Hay quien ha escrito que el pecado original se repite constantemente, a cada instante (José de Maistre), en cada hombre cada día. La Historia bien podría corroborar esta intuición porque el hombre lejos de aquietarse ante el enigma del mal, sigue empeñado en sondearlo. Al escribir estas breves líneas, pienso que quizás también ellas sean, al cabo, un ejercicio de soberbia y una mezquina aportación a la Caída.

No sólo los teólogos, también los escritores atraídos por el mal, y particularmente los poetas, han hecho del pecado original centro de sus obsesiones. El caso más fascinante es el de Baudelaire que no concibe otro progreso que el de «la disminución de la huella del pecado original» y para quien los errores estéticos del siglo XVIII son fruto de la negación del pecado original, pero no es el único. La huella de la Caída está muy presente en toda la poesía de Eliot que, según cuentan sus biógrafos, vivió el misterio de Adán con particular intensidad.
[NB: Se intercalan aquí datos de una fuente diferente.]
$ cat src/hw/dcache_defs.svh
`ifndef DCACHE_DEFS_SVH
`define DCACHE_DEFS_SVH

// word and address width
`define DC_XLEN 32

// address split, tag | index | offset
`define DC_TAG_W 22
`define DC_INDEX_W 4
`define DC_OFFSET_W 6

// geometry, 16 lines of 64 bytes
`define DC_LINES 16
`define DC_LINE_WORDS 16

// one count per word of a line burst
`define DC_BEAT_W 4

// device region, selected by the top address nibble
`define DC_UNCACHE_NIBBLE 4'hA

`endif

$ cat src/hw/dcache_pkg.sv
`include "dcache_defs.svh"

package dcache_pkg;

  typedef struct packed {
    logic [`DC_TAG_W-1:0]               tag;
    logic [`DC_INDEX_W-1:0]             index;
    logic [`DC_BEAT_W-1:0]              word_sel;
    logic [`DC_OFFSET_W-`DC_BEAT_W-1:0] byte_sel;
  } dc_addr_fields_t;

  // cpu address, flat or split into fields
  typedef union packed {
    logic [`DC_XLEN-1:0] flat;
    dc_addr_fields_t     fld;
  } dc_addr_u;

  typedef struct packed {
    logic                  valid;
    logic                  write;
    dc_addr_u              addr;
    logic [`DC_XLEN-1:0]   wdata;
    logic [`DC_XLEN/8-1:0] strb;
  } cpu_req_t;

  typedef struct packed {
    logic                done;
    logic [`DC_XLEN-1:0] rdata;
  } cpu_resp_t;

  typedef struct packed {
    logic                  valid;
    logic [`DC_XLEN-1:0]   addr;
    logic [`DC_BEAT_W-1:0] len;  // beats minus one
  } mem_rd_req_t;

  typedef struct packed {
    logic                  valid;
    logic [`DC_XLEN-1:0]   addr;
    logic [`DC_BEAT_W-1:0] len;
    logic [`DC_XLEN-1:0]   data;
    logic [`DC_XLEN/8-1:0] strb;
  } mem_wr_req_t;

  typedef struct packed {
    logic                ready;
    logic [`DC_XLEN-1:0] data;
  } mem_rd_rsp_t;

  typedef struct packed {
    logic ready;
  } mem_wr_rsp_t;

  // word location inside the data store
  typedef struct packed {
    logic [`DC_INDEX_W-1:0] index;
    logic [`DC_BEAT_W-1:0]  word;
  } dc_waddr_t;

  typedef struct packed {
    logic                 valid;
    logic                 dirty;
    logic [`DC_TAG_W-1:0] tag;
  } tag_entry_t;

  typedef enum logic [2:0] {
    IDLE,
    RESP,
    WRITE_BACK,
    REFILL,
    UNC_READ,
    UNC_WRITE
  } dc_state_e;

endpackage

$ cat src/hw/dcache_tag_array.sv
`timescale 1ns/1ps
`include "dcache_defs.svh"

module dcache_tag_array (
  input  logic                   clk,
  input  logic                   rst,
  input  logic [`DC_INDEX_W-1:0] index_i,
  input  logic [`DC_TAG_W-1:0]   tag_i,
  input  logic                   we_i,
  input  logic                   dirty_i,
  output logic                   hit_o,
  output logic [`DC_TAG_W-1:0]   victim_tag_o,
  output logic                   victim_dirty_o
);
  import dcache_pkg::*;

  tag_entry_t entry_q [`DC_LINES];
  tag_entry_t rd_entry;

  always_ff @(posedge clk) begin
    if (rst) begin
      for (int i = 0; i < `DC_LINES; i++) begin
        entry_q[i].valid <= 1'b0;
      end
    end else if (we_i) begin
      entry_q[index_i] <= '{valid: 1'b1, dirty: dirty_i, tag: tag_i};
    end
  end

  assign rd_entry = entry_q[index_i];

  assign hit_o          = rd_entry.valid && (rd_entry.tag == tag_i);
  assign victim_tag_o   = rd_entry.tag;
  assign victim_dirty_o = rd_entry.valid && rd_entry.dirty;  // invalid lines never write back

  a_hit_known: assert property (@(posedge clk) disable iff (rst)
    !$isunknown(hit_o))
    else $error("hit unknown at index %0d", index_i);

endmodule

$ cat config.mk
export PLATFORM = sky130hd
export DESIGN_NAME = dcache_tag_array
export DESIGN_NICKNAME = d
export VERILOG_FILES = /design/src/hw/dcache_pkg.sv /design/src/hw/dcache_tag_array.sv
export VERILOG_INCLUDE_DIRS = /design/src /design/src/hw
export SDC_FILE = /design/constraint.sdc
export NUM_CORES = 1
export LEC_CHECK = 0
export BUFFER_PORTS_ARGS = -buffer_cell sky130_fd_sc_hd__buf_2
export CAP_MARGIN = 25
export CORE_ASPECT_RATIO = 1.1
export CORE_MARGIN = 2
export CORE_UTILIZATION = 32
export DETAILED_ROUTE_END_ITERATION = 7
export PLACE_DENSITY = 0.49
export SYNTH_ARGS = -nofsm -noshare
export SYNTH_HDL_FRONTEND = slang
export SYNTH_SLANG_ARGS = --single-unit
$ cat constraint.sdc
create_clock -name clk -period 9.46 [get_ports clk]
set_clock_uncertainty 0.1 [all_clocks]
set_input_delay 0.946 -clock clk [delete_from_list [all_inputs] [get_ports clk]]
set_output_delay 0.946 -clock clk [all_outputs]
set_load 0.1 [all_outputs]
---- Word-level counts from Yosys, hierarchy flattened ----
Memory sizes are Yosys's and may differ from the RTL's.
Index checks and enable logic that the tools add are counted.
Widths: inputs -> output; s select.
cells by class
  equal/unequal tests ..................... 1
  multiplexer cells ....................... 8
  reductions and logical operators ........ 3
operator list
  kind               count
  $mux 24            1
  $reduce_or 24->1   1
  $eq 22x22->1       1
  $mux 1             5
  $mux 4             1
  $logic_and 1x1->1  2
  $mux 2             1
word-level totals
  bits in registers ....................... 0
  memory bits (writable) .................. 384
  bits of input ports ..................... 30
  output and inout port bits .............. 24
  word-level logic and storage cells ...... 13
  memories ................................ 1
memory list
  memory   depth  width  read ports  clocked after memory_dff  wr ports  RTL line                RTL
  entry_q  16     24     1           0                         16        dcache_tag_array.sv:17  tag_entry_t entry_q [`DC_LINES];

---- Logic depth before layout (Yosys ltp) ----
  depth after elaboration ................. 5
  mapped depth ............................ 11
  gate-level depth less buffers ........... 7

---- Least setup slack after synthesis ----
OpenSTA, ideal clock, no wires.
  path kind ............................... in2out
  start ................................... in index_i[0]
  end ..................................... out hit_o
  arrival ................................. 6.359 ns
  data required time ...................... 8.414 ns
  path slack .............................. 2.055 ns
  cell stages on the path ................. 11
  path buffers ............................ 4
  path through ............................ buf_6 buf_4 buf_2 buf_2 mux2i_1 a22oi_1 o21ai_0 o21ai_0 xnor2_1 o2111ai_1 nor4_2
on the way
  cells in the longest elaborated chain, start to end .. 3
ends and longest elaborated chain
  what                 RTL line                RTL
  from (decl)          dcache_tag_array.sv:7   input logic [`DC_INDEX_W-1:0] index_i,
  $mem_v2 16x24        --
  net victim_tag_o[8]  dcache_tag_array.sv:12  output logic [`DC_TAG_W-1:0] victim_tag_o,
  $eq 22x22->1         dcache_tag_array.sv:32  assign hit_o = rd_entry.valid && (rd_entry.tag == tag_i);
  $logic_and 1x1->1    dcache_tag_array.sv:32
  to (decl)            dcache_tag_array.sv:11  output logic hit_o,
The timed path passes the listed nets, and every way through them passes these cells.

---- Worst setup path in the final report ----
  start ................................... in index_i[2]
  end ..................................... out hit_o
on the way
  cells in the longest elaborated chain, start to end .. 3
ends and longest elaborated chain
  what                 RTL line
  $mem_v2 16x24 *      --
  $eq 22x22->1         dcache_tag_array.sv:32
  $logic_and 1x1->1 *  dcache_tag_array.sv:32
Every way passes the cells marked *; elsewhere a longest branch is shown, timed or not.

==> metrics.cfg <==
[status]
status=complete, no violations

[synthesis]
synth-async-reset-ratio_pct=0
yosys.area.top_type=edfxtp_1
synth.most_common_cell=edfxtp_1
yosysUniqueCellTypes=53
syn_area_per_cell_um2=18.33
ys_seq_elements=384
synthFlopType=edfxtp_1
synth_edf_count=368
syn-num-nets=884
ys_seq_area_share_pct=72.65
synth_top_area_share_pct=70.61
synth_commonest_cells=edfxtp_1 (368), mux2i_1 (69), mux4_2 (67)
syn_inst=854
yosys-top-cells-area=edfxtp_1 (71%), mux4_2 (9.6%), mux2i_1 (4.4%), dfxtp_1 (2.0%), mux2_2 (1.2%)
syn-cell-area_um2=15650
yosysWarnings=0

[placed_design]
place_hpwl_mm=25.05
port_buffers=53
pre_cts_slack_ps=3356
routabilityCongestion=0.7811

[power]
comb_power_share_pct=8.5
switching_share_pct=23.61
power_mw=3.722
max-vdd-ir-drop_mv=0.1016
seq_power_share_pct=50.7
switching_power_mw=0.8787
p_per_area_nw_per_um2=204.4
clkPwrFrac_pct=40.8
leakage_nw=6.072
p_int_mw=2.843

[setup_path]
worst_setup_path_start_kind=primary input
arrival_ps=5030
endpoint_kind=output port
cp.required_ps=8410
crit_type=primary input to output port
cp_max_fo=38

[sta]
setup_viol=0
fin_crit_sh_pct=64.20
fin_crit_ps=6074
hold_viol=0
layout_setup_ws_ps=3386
finalSetupTns_ps=0
timing.hold.ws_ps=354.6
worst_pin_slew_ps=835.1
rsz0062_at_grt=false
relSlewSlack_pct=44.21
fmax_mhz=164.6
drv_slew=0

[grt]
grt_util_all_layers_pct=16.48
overflow=0
grt_pass1_vias=8695
grt_max_degree=46
grt_antenna_before_repair=0
grt_pass1_wl_mm=61.07

[die]
die_h_um=236.0
start_util_pct=32.20
die_w_um=214.9
core-area_um2=48600
ios=54
dieArea_um2=50700
rows=85

[route]
wl_met2_mm=20.84
top_layer=met4
avgRoutedWirePerCell_um=25.62
met3_length_mm=1.632
wl_met1_mm=18.20
drc=0
antenna_left=0
via_per_inst=5.208
drtPass1Iterations=7
wl_mm=41.43
via_count=8422
drtIter0Drc=757

[clock_tree]
cts.sinks=384
cts_made_buffers=42
clockBufferDepth=3
cts_tree=done
clock_latency_ps=570
holdBufCountCts=0
cts_setup_buffers=0
clk_pin_slew_ps=60
ctsResizeCount=0
htreeDepth=2
cts-root-buf=clkbuf_16

[final_layout]
largest_register_ffs=384
regMostFlops=entry_q
n_fill_cell=4523
area_growth_pct=16.34
insertedDiodeCount=0
finish.net_count=964
layout-drive-gt1-share_pct=24.77
largestRegisters=entry_q x384

[flow_run]
max_cap_violations=0

[min_path]
hold_path.class=register to register

==> placed cells by master, fill, tap and decap left out, drive strengths merged, types with 3 or more instances in the layout <==
| cell | Yosys | routed |
|---|---|---|
| nor2b | 11 | 11 |
| dfxtp | 16 | 16 |
| nand2b | 9 | 9 |
| edfxtp | 368 | 368 |
| a221oi | 7 | 7 |
| nor3 | 8 | 8 |
| a21o | 19 | 19 |
| o31ai | 4 | 4 |
| nor4 | 3 | 3 |
| o22ai | 6 | 6 |
| o32ai | 3 | 3 |
| nand3 | 4 | 4 |
| clkbuf | 16 | 53 |
| or3 | 3 | 3 |
| nor2 | 26 | 26 |
| nand2 | 47 | 47 |
| mux4 | 67 | 67 |
| and2 | 3 | 3 |
| a21oi | 5 | 5 |
| mux2i | 69 | 69 |
| a31oi | 6 | 6 |
| a211oi | 7 | 7 |
| a22oi | 19 | 19 |
| nand4 | 4 | 4 |
| o21ai | 24 | 24 |
| buf | 30 | 82 |
| xnor2 | 12 | 12 |
| mux2 | 18 | 18 |
| a22o | 5 | 5 |
| clkinv | 1 | 19 |
| inv | 11 | 13 |
==> critical path, stage by stage <==
cell and delay, ps:
buf_2 350, buf_4 550, nand2_1 530, o311ai_0 820, nor3_1 110, o32ai_1 400
nand4_1 240, nor4_2 530, buf_2 520
==> per-layer routing <==
metal	track usage (%)	up-vias
met5	0	-
met4	4.503	0
met3	2.605	57
met2	28.03	203
met1	21.94	4515
li1	-	3647
==> kinds of logic (layout without fill, tap and decap cells) <==
| logic type | Yosys count | after routing | synth area share (%) |
|---|---|---|---|
| multiplexers | 154 | 154 | 15.37 |
| AO/OA/AOI/OAI | 122 | 122 | 5.604 |
| flip-flops | 384 | 384 | 72.65 |
| XOR/XNOR | 12 | 12 | 0.6715 |
| AND/OR/NAND/NOR | 124 | 124 | 3.789 |
| buffers and inverters | 58 | 169 | 1.911 |
==> cell type report <==
class                   instances  area [um2]  area share (%)
multi-input cells             412        4091           22.47
repair buffers                 82       626.9           3.443
flip-flops and latches        384       11370           62.45
inverters                      12       45.04          0.2474
clock inverters                22       166.4          0.9139
clock buffers                  53        1092           5.999
well taps                     652       815.8           4.480
==> path summary, 6_finish.rpt <==
path	startpoint	end	slack (ps)	cells past startpoint
hold reg to reg	entry_q[8][23]	entry_q[8][23]	350	1
hold / removal	entry_q[8][23]	entry_q[8][23]	350	1
setup reg to reg	entry_q[15][23]	entry_q[15][23]	8760	1
setup / recovery	index_i[2]	hit_o	3390	9
==> metrics by stage <==
stage / util [%] / instance area [um2] / cells
detailed placement: 34.87 / 16950 / 1542
floorplan: - / 15650 / 854
global placement: 34.49 / 16760 / 1535
global route: 37.46 / 18210 / 1617
finish: 37.46 / 18210 / 1617
CTS: 37.46 / 18210 / 1617
==> power by group through the flow <==
stage | clock network [mW] | logic, mW | registers (mW)
after global placement | 0 | 0.317 | 1.92
after detailed placement | 0 | 0.320 | 1.92
final | 1.52 | 0.315 | 1.89
after global routing | 1.63 | 0.336 | 1.89
after CTS | 1.56 | 0.320 | 1.89
after floorplan | 0 | 0.217 | 1.92
No activity file was read; power rests on OpenSTA's default activity.
File: config.mk
export PLATFORM = sky130hd
export DESIGN_NAME = dcache_ctrl
export DESIGN_NICKNAME = d
export VERILOG_FILES = /design/src/hw/dcache_pkg.sv /design/src/hw/dcache_ctrl.sv
export VERILOG_INCLUDE_DIRS = /design/src /design/src/hw
export SDC_FILE = /design/constraint.sdc
export NUM_CORES = 1
export LEC_CHECK = 0
export ABC_AREA = 1
export BUFFER_PORTS_ARGS = -buffer_cell sky130_fd_sc_hd__buf_2
export CAP_MARGIN = 40
export CORE_AREA = 2 2 145 147
export DETAILED_ROUTE_END_ITERATION = 10
export DIE_AREA = 0 0 147 149
export GPL_TIMING_DRIVEN = 0
export HOLD_SLACK_MARGIN = 0.12
export PLACE_DENSITY = 0.54
export SKIP_CTS_REPAIR_TIMING = 1
export SYNTH_ARGS = -nofsm -noshare
export SYNTH_HDL_FRONTEND = slang
export SYNTH_SLANG_ARGS = --single-unit
File: constraint.sdc
create_clock -name clk -period 2.65 [get_ports clk]
set_input_delay 0.53 -clock clk [delete_from_list [all_inputs] [get_ports clk]]
set_output_delay 0.53 -clock clk [all_outputs]
set_load 0.005 [all_outputs]
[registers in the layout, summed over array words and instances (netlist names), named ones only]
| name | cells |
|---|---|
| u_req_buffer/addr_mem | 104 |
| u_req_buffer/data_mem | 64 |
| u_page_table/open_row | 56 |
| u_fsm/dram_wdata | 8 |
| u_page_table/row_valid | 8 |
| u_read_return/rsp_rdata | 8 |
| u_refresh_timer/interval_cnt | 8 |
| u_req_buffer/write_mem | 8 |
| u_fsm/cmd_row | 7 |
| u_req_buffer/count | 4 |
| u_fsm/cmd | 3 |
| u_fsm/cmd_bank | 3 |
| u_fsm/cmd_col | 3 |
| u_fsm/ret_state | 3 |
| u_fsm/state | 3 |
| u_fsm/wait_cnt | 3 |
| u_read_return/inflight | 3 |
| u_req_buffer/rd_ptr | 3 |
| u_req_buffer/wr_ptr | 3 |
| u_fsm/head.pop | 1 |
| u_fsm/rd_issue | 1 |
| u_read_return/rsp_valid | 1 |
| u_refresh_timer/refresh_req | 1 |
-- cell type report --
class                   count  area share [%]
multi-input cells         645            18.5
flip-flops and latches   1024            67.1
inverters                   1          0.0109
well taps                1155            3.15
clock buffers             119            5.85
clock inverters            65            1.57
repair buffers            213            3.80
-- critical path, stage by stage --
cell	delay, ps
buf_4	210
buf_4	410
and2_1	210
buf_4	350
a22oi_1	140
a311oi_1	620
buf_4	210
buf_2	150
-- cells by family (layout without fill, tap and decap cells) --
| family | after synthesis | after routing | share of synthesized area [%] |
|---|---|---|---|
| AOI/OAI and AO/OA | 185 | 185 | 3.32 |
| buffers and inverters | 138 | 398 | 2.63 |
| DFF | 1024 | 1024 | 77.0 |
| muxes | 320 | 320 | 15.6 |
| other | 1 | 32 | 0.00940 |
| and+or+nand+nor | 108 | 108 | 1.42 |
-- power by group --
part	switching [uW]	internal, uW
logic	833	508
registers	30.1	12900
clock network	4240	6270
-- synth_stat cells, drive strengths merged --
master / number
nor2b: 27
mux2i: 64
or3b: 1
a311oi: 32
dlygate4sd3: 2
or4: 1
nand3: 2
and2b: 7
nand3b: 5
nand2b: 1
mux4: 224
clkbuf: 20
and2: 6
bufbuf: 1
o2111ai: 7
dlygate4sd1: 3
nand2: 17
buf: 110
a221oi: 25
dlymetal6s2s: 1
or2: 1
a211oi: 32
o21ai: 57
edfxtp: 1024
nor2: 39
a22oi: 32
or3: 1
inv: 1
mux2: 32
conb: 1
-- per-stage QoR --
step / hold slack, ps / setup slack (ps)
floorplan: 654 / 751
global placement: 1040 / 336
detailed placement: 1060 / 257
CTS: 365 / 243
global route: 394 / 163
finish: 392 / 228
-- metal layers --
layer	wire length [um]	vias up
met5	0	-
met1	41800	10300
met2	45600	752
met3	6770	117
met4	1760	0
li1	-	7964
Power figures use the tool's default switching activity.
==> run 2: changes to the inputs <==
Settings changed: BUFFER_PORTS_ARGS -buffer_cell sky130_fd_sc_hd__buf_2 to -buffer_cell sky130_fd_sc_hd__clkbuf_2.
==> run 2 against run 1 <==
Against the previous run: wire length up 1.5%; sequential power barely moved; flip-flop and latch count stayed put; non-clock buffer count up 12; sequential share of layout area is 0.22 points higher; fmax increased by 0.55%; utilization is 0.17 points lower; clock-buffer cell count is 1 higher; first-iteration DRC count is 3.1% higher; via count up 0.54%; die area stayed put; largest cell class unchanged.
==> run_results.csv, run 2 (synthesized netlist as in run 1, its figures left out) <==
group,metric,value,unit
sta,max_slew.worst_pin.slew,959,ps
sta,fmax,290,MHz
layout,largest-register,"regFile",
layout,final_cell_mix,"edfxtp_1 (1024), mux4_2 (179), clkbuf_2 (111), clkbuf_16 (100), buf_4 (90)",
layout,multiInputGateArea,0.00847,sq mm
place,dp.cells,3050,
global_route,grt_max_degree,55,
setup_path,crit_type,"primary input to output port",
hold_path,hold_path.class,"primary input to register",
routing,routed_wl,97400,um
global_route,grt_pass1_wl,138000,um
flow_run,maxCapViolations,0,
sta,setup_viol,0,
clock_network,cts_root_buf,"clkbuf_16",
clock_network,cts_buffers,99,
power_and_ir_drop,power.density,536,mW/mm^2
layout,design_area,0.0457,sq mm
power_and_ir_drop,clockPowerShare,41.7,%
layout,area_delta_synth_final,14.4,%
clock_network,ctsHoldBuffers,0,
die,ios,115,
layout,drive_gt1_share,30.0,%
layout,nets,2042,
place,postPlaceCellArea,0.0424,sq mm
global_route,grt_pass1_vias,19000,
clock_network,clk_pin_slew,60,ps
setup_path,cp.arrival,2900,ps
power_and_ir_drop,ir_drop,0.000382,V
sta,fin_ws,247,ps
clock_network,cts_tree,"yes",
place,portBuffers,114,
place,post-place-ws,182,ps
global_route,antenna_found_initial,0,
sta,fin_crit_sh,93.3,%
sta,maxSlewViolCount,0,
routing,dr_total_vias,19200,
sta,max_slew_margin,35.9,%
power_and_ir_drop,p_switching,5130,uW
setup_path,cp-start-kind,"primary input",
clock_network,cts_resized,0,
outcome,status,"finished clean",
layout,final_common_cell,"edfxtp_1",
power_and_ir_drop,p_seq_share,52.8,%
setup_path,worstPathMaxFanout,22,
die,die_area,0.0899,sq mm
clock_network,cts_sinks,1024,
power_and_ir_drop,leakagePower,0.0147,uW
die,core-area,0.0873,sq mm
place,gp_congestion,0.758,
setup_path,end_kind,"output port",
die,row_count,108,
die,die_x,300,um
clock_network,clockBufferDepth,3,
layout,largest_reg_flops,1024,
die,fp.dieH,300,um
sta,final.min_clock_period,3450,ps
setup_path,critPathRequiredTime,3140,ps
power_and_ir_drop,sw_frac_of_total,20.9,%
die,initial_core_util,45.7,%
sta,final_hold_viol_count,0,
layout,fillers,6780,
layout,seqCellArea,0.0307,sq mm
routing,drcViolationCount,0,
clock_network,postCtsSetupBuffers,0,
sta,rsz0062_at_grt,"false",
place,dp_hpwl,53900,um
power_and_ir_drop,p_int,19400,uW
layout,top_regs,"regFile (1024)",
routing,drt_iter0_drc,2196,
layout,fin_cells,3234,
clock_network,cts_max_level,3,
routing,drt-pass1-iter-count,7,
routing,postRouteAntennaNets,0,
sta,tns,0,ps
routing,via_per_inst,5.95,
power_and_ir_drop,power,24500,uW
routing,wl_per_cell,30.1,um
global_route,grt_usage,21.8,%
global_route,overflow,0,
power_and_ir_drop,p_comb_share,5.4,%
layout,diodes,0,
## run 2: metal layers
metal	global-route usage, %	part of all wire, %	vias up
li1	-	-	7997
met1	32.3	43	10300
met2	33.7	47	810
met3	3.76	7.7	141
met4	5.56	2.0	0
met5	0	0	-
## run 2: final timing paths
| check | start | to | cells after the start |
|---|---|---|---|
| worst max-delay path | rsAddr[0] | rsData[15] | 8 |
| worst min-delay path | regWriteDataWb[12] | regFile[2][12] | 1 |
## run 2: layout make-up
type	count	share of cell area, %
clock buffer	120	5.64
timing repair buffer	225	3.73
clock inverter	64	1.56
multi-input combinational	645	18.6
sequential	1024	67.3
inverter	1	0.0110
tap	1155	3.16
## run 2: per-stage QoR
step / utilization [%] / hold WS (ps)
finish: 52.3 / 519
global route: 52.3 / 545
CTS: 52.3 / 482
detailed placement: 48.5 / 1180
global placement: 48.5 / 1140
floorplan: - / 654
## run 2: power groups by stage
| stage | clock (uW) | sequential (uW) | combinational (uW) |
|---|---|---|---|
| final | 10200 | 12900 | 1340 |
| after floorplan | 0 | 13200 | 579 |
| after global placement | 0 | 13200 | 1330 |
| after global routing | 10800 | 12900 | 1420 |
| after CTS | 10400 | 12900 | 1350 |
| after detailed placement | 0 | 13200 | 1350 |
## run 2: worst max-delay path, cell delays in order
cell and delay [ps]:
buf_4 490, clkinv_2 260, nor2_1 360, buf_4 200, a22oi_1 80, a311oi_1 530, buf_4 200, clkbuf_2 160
Entre las genialidades de Pascal está la de haber visto en la Caída la única explicación solvente a nuestra miseria. Sería, precisamente, nuestra miseria la prueba del primer pecado, el irrefutable testimonio de la Caída. Quizás quepa, parafraseándolo, encontrar en la vida otras pruebas de la Caída menos terribles. Cada hombre lleva en sí mismo una inefable nostalgia del Paraíso. Tan profunda es la nostalgia del Paraíso, como la incapacidad de concebirlo y de contarlo. La historia de la literatura y, sobre todo, la de la pintura, que confunde el paraíso con el vegetarianismo, creo, da buena cuenta de lo que digo. Quizás esta nostalgia inefable sea, como el lenguaje de los papagayos, también un vestigio del Edén.